It looks like `nim-faststreams` is just to bridge the API gap between mmap IO 
and streams interfaces which is nice and all, but won't help for `startProcess` 
or other `popen`-like contexts where in this discussion streams slowness was a 
problem. { @mratsim didn't say it would, exactly, but I thought I should 
clarify (unless I'm wrong). }

More importantly, perhaps to @markebbert's surprise, it turns out that the 
bioinformatics guys are being smarter than `pigz` with this `bgzip` tool which 
supports parallel decompression. That very same example file that's been my 
running example since @jyapayne mentioned it is in fact `bgzip` d. It can 
decompress in only 11.1 seconds on the same machine with 4 threads. (I got it 
down to 3.5 seconds with over 25 threads but that same Zstd example gets down 
to 2.2s using similarly many threads). So, an `mSlices` \+ `popen("bgzip -d 
--threads 4 < 
ALL.chrX.phase3_shapeit2_mvncall_integrated_v1b.20130502.genotypes.vcf.gz")` 
version should be able to go in roughly 1 minute for that file.

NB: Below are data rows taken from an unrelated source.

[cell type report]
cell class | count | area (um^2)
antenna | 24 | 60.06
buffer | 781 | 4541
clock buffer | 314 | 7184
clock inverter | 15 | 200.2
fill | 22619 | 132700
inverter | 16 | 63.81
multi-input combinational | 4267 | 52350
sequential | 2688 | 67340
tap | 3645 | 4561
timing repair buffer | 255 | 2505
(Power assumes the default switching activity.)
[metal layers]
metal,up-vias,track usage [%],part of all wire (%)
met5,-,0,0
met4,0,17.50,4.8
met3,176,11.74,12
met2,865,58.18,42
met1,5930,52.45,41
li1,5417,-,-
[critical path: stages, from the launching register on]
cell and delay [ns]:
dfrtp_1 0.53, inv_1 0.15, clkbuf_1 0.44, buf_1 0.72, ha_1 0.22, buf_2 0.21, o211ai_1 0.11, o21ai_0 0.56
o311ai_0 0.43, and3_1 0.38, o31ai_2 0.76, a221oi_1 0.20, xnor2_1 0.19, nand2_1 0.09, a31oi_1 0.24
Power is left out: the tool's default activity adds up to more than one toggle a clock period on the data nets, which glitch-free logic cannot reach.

As @brentp surely knows, his `hts-nim` library actually supports a 
`set_threads` and `read_line` that can deliver that, too. It's entirely 
possible @markebbert could have been getting that much faster decompress time 
all along (with python and groovy as well via a popen analogue). Or maybe his 
`.gz` is not from `bgzip` and he couldn't. The way for him to tell is to run 
`file` on the `.gz` and see if it has "Blocked GNU Zip Format (BGZF; gzip 
compatible), block length" instead of simply "gzip compressed data".

Of course, the compression ratio will still be 12x worse than Zstd. Besides the 
obvious space waste, rather than a tiny 45-75 MB/s you would need backing IO of 
172..542 MB/s (depending on 4 or 25 threads). On the high end many thread case, 
you're looking at either a fast SSD or a RAID array of spinning disks to feed 
that analysis pipeline (assuming zero cost parsing, anyway, which I know his 
example calculation did not have, but that assumption simplifies since he 
didn't really show a full calculation).